Stored data entries
______
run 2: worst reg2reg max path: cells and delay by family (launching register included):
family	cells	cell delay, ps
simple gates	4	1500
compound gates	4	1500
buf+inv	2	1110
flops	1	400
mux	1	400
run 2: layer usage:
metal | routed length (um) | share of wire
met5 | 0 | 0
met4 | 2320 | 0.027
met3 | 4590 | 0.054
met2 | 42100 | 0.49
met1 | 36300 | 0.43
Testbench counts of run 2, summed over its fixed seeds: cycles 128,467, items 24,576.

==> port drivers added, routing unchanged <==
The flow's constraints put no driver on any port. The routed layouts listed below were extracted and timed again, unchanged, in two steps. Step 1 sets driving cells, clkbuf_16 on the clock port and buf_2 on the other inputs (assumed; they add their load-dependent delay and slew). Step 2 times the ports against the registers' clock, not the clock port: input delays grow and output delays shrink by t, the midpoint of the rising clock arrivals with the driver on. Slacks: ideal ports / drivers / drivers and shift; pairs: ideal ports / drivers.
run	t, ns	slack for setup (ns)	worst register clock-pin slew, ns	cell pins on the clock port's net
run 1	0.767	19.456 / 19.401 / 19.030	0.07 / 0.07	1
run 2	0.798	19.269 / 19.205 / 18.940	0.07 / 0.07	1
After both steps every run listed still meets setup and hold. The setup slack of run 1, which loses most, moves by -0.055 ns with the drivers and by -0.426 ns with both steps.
______
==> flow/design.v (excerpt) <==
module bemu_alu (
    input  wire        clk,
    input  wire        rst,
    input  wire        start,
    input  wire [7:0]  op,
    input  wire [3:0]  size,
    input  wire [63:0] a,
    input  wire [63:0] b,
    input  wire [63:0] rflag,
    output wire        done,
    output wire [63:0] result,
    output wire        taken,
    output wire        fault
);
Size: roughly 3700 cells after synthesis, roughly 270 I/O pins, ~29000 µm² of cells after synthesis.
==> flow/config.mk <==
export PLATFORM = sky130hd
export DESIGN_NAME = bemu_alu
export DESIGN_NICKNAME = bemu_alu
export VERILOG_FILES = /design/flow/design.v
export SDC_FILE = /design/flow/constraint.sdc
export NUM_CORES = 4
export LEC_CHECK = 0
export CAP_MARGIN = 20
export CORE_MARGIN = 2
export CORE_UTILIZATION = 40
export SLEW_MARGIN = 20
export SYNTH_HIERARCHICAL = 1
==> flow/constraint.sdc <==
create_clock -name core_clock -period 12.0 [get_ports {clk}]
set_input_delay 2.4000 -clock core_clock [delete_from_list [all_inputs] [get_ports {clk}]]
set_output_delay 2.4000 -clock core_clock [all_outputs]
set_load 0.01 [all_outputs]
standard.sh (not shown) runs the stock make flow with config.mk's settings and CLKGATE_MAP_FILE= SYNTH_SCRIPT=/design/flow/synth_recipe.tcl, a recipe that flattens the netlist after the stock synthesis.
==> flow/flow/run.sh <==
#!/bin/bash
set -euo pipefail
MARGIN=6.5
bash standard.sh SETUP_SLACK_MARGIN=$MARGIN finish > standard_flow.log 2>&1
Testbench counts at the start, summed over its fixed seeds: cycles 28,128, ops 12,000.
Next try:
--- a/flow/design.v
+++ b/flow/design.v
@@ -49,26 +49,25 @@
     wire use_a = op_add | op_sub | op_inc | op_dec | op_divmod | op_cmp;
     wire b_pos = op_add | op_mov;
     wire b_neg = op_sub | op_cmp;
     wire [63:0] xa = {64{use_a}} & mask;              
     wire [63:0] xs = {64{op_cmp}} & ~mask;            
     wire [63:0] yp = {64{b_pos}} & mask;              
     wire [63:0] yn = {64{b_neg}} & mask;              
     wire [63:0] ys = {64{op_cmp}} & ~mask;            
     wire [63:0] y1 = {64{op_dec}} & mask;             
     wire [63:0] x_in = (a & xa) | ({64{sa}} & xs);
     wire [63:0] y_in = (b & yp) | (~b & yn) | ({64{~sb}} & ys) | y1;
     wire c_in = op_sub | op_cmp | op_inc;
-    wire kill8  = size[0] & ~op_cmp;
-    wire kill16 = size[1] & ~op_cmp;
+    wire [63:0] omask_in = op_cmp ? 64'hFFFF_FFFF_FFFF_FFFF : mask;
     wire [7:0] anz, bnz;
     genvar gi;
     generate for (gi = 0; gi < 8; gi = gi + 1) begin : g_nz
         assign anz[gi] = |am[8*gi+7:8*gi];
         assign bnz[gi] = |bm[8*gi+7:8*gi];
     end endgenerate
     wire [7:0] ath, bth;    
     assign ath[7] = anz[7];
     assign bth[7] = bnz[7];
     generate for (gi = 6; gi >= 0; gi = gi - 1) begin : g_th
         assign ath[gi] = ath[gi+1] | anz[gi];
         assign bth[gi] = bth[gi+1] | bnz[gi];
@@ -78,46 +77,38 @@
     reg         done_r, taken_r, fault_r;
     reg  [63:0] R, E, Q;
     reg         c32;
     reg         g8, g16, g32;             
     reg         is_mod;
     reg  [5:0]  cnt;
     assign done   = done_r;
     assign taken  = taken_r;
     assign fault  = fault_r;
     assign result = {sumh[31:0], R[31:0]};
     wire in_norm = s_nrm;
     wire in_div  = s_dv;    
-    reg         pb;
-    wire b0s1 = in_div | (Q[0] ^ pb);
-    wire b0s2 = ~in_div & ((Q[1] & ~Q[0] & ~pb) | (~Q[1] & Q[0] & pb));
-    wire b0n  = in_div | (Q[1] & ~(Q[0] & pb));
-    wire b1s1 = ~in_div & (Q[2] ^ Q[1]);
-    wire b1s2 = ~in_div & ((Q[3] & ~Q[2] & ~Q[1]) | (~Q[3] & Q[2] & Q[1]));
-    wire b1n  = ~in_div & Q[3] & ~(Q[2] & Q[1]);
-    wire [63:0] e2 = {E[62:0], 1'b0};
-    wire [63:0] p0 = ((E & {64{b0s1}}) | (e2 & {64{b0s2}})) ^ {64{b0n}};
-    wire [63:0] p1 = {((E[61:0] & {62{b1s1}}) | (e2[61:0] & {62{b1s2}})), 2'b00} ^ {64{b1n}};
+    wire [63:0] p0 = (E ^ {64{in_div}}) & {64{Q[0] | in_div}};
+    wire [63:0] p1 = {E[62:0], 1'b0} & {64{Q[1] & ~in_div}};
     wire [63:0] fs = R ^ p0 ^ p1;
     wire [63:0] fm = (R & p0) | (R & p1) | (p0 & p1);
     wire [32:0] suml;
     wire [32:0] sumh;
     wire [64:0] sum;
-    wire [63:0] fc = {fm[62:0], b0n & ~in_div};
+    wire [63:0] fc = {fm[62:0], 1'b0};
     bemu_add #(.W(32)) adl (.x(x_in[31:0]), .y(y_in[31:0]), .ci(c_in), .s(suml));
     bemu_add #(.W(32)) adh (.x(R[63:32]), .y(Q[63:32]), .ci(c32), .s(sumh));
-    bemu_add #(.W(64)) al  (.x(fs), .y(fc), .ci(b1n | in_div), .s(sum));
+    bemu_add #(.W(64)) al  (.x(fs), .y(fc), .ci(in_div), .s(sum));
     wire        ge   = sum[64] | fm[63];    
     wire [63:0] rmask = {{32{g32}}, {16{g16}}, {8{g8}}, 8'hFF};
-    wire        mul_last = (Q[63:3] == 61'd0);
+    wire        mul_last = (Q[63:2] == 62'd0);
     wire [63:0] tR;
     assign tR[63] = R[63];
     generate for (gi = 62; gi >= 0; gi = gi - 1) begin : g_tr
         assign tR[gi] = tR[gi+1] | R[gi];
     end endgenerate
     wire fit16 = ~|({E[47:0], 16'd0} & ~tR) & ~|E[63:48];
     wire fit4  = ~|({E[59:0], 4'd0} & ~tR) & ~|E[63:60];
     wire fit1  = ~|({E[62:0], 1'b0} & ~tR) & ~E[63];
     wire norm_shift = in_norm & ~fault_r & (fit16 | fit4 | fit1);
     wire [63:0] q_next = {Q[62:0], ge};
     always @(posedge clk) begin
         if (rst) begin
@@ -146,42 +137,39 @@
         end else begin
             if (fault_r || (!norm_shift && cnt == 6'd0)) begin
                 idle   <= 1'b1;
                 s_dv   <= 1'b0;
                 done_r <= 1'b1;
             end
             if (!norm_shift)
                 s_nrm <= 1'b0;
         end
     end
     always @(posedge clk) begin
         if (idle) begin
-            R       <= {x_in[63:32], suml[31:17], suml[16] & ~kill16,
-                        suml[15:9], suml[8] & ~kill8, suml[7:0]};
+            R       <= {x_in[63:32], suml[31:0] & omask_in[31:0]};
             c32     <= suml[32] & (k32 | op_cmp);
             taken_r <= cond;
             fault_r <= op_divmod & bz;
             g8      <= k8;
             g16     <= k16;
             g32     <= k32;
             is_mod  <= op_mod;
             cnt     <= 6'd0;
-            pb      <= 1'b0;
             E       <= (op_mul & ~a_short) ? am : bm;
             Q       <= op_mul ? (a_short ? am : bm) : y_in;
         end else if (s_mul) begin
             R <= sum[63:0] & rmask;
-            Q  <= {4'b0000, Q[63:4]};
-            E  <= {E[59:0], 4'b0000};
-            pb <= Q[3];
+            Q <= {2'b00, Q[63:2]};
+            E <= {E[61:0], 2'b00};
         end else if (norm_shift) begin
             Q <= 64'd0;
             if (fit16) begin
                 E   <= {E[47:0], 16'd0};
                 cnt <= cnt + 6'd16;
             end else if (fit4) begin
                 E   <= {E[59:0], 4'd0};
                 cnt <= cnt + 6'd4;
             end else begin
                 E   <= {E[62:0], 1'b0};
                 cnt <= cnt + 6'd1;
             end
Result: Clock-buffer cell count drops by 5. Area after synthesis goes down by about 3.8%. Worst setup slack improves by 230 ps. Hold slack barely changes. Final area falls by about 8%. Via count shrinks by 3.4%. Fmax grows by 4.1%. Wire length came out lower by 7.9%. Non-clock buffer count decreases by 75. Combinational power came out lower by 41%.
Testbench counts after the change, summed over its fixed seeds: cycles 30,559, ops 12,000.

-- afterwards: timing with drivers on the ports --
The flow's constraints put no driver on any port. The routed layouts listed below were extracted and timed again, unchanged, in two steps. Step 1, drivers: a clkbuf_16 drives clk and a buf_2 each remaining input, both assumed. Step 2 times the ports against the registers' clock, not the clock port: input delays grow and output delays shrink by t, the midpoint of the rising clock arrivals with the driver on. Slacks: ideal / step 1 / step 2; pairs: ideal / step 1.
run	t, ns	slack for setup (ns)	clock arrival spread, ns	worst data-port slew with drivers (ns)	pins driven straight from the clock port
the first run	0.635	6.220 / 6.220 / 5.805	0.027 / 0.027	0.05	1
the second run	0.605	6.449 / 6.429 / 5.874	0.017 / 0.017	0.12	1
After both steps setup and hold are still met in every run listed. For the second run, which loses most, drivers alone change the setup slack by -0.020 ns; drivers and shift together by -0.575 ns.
______
#### [PROBLEM DESCRIPTION]
Out of the data above, transcribe exactly and only the lines starting with the line that has "met4 | 2320 | 0.027" and going on through the line that has "drivers added, routing", both included.

#### [SOLUTION FOR THIS PROBLEM]
met4 | 2320 | 0.027
met3 | 4590 | 0.054
met2 | 42100 | 0.49
met1 | 36300 | 0.43
Testbench counts of run 2, summed over its fixed seeds: cycles 128,467, items 24,576.

==> port drivers added, routing unchanged <==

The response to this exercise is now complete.